━━━ DATA PROVIDED
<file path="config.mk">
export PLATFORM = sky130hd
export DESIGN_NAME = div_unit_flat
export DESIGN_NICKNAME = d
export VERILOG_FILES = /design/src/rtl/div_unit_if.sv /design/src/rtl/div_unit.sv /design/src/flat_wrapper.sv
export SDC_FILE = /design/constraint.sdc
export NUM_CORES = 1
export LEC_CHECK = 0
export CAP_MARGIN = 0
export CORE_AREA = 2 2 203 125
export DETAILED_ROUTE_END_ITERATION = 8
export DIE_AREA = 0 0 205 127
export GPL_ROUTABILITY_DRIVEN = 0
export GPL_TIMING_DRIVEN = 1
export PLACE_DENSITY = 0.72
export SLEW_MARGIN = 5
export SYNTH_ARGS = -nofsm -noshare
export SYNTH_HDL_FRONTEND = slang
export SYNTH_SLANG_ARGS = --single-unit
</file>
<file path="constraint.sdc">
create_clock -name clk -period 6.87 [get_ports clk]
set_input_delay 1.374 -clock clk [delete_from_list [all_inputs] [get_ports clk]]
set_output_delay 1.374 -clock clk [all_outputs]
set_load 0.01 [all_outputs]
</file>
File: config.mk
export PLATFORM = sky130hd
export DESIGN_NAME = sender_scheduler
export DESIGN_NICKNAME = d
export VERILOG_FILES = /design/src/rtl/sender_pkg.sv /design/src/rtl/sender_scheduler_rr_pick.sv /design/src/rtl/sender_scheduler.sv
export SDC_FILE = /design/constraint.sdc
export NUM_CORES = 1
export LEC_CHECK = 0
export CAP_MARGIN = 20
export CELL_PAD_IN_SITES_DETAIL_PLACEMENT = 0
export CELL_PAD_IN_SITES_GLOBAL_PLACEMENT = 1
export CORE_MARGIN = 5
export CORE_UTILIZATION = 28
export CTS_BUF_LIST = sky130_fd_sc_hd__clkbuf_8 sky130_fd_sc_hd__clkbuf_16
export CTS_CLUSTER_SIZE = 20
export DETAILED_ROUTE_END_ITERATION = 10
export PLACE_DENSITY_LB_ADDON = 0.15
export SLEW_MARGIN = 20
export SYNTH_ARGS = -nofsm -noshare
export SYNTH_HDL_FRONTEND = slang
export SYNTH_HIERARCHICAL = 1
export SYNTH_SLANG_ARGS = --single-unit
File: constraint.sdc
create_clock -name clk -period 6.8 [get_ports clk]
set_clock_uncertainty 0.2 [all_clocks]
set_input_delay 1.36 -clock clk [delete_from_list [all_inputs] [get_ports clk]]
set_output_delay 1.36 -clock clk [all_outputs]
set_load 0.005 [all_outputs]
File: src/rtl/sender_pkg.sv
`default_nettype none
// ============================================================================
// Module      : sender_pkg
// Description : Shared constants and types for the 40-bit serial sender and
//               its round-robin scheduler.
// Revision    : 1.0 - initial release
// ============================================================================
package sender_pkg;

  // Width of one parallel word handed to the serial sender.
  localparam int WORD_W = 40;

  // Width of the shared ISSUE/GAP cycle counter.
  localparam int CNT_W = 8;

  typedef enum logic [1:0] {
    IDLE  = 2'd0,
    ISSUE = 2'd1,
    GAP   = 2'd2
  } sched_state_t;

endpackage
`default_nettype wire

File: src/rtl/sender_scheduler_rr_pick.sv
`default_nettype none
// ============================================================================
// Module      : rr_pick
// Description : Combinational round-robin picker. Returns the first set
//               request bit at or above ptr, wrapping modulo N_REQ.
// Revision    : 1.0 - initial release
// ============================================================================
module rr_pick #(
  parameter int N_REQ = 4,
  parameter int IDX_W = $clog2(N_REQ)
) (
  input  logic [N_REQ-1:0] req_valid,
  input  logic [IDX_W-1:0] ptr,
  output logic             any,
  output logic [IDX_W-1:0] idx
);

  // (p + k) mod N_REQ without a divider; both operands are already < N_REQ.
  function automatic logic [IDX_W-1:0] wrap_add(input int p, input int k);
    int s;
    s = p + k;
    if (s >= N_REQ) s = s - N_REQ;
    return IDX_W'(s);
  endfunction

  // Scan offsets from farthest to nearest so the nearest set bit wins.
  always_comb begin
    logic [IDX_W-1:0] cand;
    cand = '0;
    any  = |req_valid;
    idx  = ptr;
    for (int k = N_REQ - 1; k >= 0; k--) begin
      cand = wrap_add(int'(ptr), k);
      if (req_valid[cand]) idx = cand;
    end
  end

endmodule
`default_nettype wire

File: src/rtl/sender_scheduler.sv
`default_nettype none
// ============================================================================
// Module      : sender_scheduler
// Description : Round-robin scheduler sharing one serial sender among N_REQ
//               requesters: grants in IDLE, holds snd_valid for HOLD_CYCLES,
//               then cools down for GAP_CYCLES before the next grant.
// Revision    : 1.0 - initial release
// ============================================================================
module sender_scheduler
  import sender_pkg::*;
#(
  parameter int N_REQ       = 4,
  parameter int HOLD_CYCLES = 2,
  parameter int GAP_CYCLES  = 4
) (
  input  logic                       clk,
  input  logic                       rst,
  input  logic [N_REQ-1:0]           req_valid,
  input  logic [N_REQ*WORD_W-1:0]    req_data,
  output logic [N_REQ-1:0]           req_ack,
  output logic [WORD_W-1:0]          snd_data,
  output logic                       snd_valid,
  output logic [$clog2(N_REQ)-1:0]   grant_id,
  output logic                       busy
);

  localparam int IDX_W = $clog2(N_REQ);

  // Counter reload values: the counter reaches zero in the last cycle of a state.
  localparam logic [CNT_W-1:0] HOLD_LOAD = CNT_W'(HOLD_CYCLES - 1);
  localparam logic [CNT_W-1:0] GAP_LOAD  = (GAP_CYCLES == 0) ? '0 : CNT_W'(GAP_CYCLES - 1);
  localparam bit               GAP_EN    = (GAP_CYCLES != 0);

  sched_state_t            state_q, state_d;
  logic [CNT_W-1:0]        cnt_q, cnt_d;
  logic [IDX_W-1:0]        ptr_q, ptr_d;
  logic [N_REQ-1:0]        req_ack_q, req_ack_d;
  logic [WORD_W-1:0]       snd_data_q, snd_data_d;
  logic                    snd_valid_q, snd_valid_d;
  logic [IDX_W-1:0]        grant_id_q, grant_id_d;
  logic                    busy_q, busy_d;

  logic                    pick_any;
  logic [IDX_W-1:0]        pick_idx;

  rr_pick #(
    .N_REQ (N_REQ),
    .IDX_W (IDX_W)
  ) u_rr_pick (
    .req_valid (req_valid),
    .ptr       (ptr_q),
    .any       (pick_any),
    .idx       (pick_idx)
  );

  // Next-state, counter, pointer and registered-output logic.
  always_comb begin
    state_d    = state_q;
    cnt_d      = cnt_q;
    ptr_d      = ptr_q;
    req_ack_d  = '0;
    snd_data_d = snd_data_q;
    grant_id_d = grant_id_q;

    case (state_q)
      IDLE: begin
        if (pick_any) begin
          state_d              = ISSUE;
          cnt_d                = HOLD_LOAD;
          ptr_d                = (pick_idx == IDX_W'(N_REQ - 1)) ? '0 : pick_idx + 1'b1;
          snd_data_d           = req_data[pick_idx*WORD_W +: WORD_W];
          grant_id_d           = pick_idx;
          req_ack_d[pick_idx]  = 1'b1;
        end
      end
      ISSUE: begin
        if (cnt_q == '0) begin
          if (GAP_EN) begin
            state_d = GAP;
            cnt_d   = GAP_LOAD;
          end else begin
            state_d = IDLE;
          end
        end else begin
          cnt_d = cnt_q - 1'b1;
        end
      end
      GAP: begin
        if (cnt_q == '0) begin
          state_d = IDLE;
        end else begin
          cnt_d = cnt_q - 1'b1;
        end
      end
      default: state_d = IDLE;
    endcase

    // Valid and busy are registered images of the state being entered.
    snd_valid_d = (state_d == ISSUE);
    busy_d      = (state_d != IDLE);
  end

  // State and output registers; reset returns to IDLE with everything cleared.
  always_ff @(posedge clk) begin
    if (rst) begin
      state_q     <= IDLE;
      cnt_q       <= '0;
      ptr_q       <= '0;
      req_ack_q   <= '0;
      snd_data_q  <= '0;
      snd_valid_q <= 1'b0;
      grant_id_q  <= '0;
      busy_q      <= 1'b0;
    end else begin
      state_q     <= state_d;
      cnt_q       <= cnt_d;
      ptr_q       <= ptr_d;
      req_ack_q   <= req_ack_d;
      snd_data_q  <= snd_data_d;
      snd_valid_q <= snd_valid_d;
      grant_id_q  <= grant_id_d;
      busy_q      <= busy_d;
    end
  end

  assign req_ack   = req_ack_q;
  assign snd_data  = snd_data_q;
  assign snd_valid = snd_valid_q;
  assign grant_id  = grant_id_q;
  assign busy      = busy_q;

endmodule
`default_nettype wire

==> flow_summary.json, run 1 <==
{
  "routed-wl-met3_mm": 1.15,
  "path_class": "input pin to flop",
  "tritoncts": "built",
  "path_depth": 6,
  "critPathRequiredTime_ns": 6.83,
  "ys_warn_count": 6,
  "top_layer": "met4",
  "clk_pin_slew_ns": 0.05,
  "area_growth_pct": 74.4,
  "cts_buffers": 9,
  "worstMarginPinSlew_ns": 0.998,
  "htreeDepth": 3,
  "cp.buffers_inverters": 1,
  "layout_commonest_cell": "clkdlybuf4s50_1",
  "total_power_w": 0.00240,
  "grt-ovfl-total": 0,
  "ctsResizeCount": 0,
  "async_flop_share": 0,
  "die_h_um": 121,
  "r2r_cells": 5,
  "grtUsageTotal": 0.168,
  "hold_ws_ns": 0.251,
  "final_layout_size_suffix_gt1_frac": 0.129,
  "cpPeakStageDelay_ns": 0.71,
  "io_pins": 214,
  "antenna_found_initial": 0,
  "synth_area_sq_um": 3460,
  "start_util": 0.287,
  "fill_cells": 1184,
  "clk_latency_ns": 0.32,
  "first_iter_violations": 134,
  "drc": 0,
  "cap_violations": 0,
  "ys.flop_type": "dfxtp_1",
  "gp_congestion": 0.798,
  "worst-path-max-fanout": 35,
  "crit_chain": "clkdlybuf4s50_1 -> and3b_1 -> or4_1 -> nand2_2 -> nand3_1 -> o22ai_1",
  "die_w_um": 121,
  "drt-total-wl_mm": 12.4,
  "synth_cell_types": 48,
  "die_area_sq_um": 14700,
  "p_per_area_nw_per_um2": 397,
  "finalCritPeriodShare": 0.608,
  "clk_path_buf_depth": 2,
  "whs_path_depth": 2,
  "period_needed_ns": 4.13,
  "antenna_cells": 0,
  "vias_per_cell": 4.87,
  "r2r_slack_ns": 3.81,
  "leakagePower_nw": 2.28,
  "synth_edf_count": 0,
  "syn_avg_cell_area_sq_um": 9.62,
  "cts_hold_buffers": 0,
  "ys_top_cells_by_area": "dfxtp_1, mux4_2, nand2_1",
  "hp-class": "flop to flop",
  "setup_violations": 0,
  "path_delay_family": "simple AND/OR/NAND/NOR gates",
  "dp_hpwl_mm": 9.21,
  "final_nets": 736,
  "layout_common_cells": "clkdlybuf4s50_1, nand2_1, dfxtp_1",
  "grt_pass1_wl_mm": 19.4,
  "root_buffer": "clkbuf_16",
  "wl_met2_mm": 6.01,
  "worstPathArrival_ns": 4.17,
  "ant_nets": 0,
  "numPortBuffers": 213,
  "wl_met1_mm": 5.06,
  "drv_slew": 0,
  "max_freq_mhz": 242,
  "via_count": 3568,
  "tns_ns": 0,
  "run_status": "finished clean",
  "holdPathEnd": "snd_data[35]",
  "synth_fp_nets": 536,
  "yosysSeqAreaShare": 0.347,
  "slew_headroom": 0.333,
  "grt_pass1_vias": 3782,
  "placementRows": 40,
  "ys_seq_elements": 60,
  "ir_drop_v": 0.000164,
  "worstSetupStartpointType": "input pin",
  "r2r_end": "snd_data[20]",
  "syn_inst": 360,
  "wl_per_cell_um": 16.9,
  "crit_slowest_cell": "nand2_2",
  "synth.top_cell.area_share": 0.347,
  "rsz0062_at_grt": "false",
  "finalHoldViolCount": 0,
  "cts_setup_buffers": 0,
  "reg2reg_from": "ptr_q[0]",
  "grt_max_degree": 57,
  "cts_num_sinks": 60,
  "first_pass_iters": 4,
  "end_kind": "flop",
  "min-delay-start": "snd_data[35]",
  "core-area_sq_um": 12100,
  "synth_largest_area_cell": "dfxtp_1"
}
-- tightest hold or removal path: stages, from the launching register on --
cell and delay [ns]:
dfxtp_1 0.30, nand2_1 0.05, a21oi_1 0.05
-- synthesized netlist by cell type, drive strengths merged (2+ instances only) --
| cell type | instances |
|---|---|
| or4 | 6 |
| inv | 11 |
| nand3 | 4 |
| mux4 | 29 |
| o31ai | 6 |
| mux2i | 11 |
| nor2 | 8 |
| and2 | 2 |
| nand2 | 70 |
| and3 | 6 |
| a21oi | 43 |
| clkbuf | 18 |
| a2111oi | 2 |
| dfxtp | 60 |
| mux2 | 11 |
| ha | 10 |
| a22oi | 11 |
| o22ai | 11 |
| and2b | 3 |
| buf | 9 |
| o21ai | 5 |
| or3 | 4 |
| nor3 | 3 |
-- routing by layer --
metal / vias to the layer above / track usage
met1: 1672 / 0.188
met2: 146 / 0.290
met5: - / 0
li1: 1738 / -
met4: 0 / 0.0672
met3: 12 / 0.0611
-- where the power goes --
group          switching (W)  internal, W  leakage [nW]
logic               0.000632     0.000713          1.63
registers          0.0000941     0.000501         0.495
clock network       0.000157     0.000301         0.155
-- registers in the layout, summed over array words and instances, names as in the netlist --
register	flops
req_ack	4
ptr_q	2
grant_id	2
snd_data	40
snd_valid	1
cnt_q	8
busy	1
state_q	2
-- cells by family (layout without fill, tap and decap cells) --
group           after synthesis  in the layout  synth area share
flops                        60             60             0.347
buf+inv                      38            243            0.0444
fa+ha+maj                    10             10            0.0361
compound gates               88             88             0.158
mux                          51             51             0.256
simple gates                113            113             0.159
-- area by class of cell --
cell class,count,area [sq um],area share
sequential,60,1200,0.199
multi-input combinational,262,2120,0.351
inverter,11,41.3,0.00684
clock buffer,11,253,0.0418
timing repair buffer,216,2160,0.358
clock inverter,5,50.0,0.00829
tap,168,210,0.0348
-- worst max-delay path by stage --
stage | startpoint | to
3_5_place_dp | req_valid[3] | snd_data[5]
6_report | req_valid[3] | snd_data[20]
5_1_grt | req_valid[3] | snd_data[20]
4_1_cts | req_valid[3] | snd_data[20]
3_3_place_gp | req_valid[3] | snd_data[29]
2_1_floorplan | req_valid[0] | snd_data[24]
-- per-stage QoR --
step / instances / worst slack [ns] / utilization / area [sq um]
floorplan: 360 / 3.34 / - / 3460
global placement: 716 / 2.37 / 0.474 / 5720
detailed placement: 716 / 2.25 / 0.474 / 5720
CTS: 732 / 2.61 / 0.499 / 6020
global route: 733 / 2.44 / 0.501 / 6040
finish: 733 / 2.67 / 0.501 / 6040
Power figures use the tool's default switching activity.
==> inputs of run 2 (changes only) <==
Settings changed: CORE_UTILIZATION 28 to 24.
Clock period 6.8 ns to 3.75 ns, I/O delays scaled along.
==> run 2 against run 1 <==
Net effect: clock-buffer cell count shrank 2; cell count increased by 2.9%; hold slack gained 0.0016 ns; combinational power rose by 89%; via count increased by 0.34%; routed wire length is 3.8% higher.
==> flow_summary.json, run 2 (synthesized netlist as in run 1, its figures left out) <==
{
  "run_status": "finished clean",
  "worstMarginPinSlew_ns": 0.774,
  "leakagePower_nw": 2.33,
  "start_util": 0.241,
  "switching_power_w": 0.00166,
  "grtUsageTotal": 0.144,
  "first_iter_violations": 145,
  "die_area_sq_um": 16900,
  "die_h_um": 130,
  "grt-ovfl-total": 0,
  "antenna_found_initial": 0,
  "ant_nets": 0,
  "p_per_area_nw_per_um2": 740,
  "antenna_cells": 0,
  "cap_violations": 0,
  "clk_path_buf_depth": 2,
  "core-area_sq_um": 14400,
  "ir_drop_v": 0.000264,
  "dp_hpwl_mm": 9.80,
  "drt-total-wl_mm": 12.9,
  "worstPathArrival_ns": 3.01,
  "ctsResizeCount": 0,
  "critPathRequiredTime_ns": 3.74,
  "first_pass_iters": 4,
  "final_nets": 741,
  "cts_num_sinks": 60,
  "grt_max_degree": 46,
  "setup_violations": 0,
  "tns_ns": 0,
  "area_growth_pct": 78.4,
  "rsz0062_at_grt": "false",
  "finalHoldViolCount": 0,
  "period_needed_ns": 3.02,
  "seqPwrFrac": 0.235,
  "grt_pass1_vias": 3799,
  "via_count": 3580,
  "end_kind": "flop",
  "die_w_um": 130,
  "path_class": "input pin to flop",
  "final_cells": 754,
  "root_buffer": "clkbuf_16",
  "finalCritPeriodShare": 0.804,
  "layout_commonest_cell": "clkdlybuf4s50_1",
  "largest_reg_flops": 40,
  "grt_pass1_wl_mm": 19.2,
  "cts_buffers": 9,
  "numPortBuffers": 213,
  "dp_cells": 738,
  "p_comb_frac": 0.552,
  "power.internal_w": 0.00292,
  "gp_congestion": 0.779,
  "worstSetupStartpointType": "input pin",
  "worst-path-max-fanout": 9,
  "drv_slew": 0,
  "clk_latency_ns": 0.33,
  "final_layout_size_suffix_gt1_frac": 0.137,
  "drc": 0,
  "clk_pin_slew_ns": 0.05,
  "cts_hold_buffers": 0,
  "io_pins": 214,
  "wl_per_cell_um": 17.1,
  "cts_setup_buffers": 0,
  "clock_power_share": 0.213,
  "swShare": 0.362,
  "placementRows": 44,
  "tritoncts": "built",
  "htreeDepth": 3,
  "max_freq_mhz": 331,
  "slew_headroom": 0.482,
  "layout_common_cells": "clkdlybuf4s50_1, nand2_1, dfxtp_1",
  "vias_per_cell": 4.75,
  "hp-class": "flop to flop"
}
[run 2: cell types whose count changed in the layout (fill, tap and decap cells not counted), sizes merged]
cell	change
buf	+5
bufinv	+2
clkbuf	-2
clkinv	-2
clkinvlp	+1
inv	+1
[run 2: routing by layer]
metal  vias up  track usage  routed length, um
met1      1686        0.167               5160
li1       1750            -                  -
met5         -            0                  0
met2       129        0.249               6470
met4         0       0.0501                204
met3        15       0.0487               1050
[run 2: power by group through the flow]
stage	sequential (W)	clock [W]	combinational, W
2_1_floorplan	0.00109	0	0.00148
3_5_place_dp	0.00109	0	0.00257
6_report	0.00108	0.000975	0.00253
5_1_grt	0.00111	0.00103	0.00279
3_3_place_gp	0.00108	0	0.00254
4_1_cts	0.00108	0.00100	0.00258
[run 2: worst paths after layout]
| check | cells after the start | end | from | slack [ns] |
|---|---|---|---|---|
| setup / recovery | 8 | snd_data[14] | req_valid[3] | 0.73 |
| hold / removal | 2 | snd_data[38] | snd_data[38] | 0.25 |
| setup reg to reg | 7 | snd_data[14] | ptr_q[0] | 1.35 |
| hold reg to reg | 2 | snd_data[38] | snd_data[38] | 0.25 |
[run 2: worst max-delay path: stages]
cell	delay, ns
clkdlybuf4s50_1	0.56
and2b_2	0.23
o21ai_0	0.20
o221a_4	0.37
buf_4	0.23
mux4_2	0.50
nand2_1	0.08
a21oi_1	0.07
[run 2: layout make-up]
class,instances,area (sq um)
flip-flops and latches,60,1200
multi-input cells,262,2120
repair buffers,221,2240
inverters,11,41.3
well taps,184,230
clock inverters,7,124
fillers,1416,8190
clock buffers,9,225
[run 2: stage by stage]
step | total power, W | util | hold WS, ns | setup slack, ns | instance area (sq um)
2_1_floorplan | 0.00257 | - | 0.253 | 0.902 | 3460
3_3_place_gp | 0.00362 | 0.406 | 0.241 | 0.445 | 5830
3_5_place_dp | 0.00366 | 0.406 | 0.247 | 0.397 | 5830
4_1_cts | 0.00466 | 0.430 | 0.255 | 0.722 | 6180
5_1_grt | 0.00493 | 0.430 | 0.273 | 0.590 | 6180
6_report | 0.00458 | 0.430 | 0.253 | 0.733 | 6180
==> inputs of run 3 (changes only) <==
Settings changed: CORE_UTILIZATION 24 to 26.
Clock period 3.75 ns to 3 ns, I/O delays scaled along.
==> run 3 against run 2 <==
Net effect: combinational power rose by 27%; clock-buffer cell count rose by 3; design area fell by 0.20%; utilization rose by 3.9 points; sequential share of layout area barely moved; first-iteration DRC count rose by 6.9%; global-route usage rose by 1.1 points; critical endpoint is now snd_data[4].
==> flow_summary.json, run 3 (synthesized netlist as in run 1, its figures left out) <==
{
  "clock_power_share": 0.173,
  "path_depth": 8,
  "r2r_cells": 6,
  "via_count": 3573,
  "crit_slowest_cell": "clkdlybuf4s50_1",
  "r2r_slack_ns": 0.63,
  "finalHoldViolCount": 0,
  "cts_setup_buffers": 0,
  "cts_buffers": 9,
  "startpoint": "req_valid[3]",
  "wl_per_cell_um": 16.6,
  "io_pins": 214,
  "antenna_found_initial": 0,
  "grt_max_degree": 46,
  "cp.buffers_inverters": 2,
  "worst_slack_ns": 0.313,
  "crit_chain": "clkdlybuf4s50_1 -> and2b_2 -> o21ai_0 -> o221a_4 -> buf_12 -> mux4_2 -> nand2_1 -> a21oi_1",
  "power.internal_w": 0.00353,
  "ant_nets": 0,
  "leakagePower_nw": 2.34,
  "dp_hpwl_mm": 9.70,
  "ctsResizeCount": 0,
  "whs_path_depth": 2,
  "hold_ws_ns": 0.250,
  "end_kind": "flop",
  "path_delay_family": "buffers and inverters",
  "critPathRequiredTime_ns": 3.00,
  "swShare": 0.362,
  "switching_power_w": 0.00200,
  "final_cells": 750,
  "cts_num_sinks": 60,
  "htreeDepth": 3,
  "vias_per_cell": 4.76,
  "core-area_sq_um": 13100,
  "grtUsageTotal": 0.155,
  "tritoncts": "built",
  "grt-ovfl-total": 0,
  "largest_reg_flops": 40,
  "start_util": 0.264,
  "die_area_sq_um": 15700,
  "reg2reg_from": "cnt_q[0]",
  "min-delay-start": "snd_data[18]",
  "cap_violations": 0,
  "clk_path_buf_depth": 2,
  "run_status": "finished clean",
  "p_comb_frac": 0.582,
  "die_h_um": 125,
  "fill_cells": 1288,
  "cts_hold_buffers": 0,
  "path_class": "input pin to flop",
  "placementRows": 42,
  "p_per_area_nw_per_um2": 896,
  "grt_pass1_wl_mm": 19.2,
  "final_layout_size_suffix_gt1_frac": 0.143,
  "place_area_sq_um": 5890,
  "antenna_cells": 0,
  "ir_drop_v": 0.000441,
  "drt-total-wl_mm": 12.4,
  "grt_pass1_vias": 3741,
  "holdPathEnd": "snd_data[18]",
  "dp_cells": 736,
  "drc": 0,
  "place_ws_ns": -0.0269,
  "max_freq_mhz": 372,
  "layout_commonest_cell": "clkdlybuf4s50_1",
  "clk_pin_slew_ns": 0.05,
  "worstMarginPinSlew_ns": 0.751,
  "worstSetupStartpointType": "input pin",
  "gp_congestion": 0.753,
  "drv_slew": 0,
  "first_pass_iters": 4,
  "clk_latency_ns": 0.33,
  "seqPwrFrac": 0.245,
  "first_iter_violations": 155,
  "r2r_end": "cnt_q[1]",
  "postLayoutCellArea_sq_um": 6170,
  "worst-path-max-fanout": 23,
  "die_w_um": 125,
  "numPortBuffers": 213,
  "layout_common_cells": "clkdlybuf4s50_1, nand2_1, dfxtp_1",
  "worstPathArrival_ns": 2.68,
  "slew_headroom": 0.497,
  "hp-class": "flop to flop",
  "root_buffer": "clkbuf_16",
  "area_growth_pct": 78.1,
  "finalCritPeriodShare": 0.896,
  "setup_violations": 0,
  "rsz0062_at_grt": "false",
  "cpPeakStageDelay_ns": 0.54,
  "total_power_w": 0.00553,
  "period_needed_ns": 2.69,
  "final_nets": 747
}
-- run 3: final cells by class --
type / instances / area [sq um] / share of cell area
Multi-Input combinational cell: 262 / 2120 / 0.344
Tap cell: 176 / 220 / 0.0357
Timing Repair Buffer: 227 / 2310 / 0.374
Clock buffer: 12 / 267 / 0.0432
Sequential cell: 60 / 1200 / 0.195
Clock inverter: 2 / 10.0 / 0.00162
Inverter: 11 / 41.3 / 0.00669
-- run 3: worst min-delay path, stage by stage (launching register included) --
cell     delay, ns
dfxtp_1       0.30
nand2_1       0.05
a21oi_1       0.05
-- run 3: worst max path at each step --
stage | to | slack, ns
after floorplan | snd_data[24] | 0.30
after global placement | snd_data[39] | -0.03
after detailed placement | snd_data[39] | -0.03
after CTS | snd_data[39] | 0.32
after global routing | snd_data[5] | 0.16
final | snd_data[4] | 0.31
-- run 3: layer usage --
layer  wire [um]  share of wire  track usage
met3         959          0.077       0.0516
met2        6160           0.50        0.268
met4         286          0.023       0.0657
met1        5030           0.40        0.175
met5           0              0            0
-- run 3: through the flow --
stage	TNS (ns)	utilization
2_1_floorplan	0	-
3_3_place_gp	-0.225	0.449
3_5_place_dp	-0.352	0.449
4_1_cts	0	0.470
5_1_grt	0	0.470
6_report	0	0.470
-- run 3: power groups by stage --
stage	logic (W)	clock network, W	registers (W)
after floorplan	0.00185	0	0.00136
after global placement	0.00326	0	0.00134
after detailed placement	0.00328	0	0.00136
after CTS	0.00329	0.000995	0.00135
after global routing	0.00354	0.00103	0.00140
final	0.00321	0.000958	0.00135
━━━━━━
TASK REQUIREMENTS - Above are the entries. Output exactly the lines beginning with the line that has "2_1_floorplan | req_valid[0] | snd_data[24]" and ending with the line that has "CTS: 732 / 2.61 / 0.499 / 6020".

SOLUTION TO THIS PROBLEM -
2_1_floorplan | req_valid[0] | snd_data[24]
-- per-stage QoR --
step / instances / worst slack [ns] / utilization / area [sq um]
floorplan: 360 / 3.34 / - / 3460
global placement: 716 / 2.37 / 0.474 / 5720
detailed placement: 716 / 2.25 / 0.474 / 5720
CTS: 732 / 2.61 / 0.499 / 6020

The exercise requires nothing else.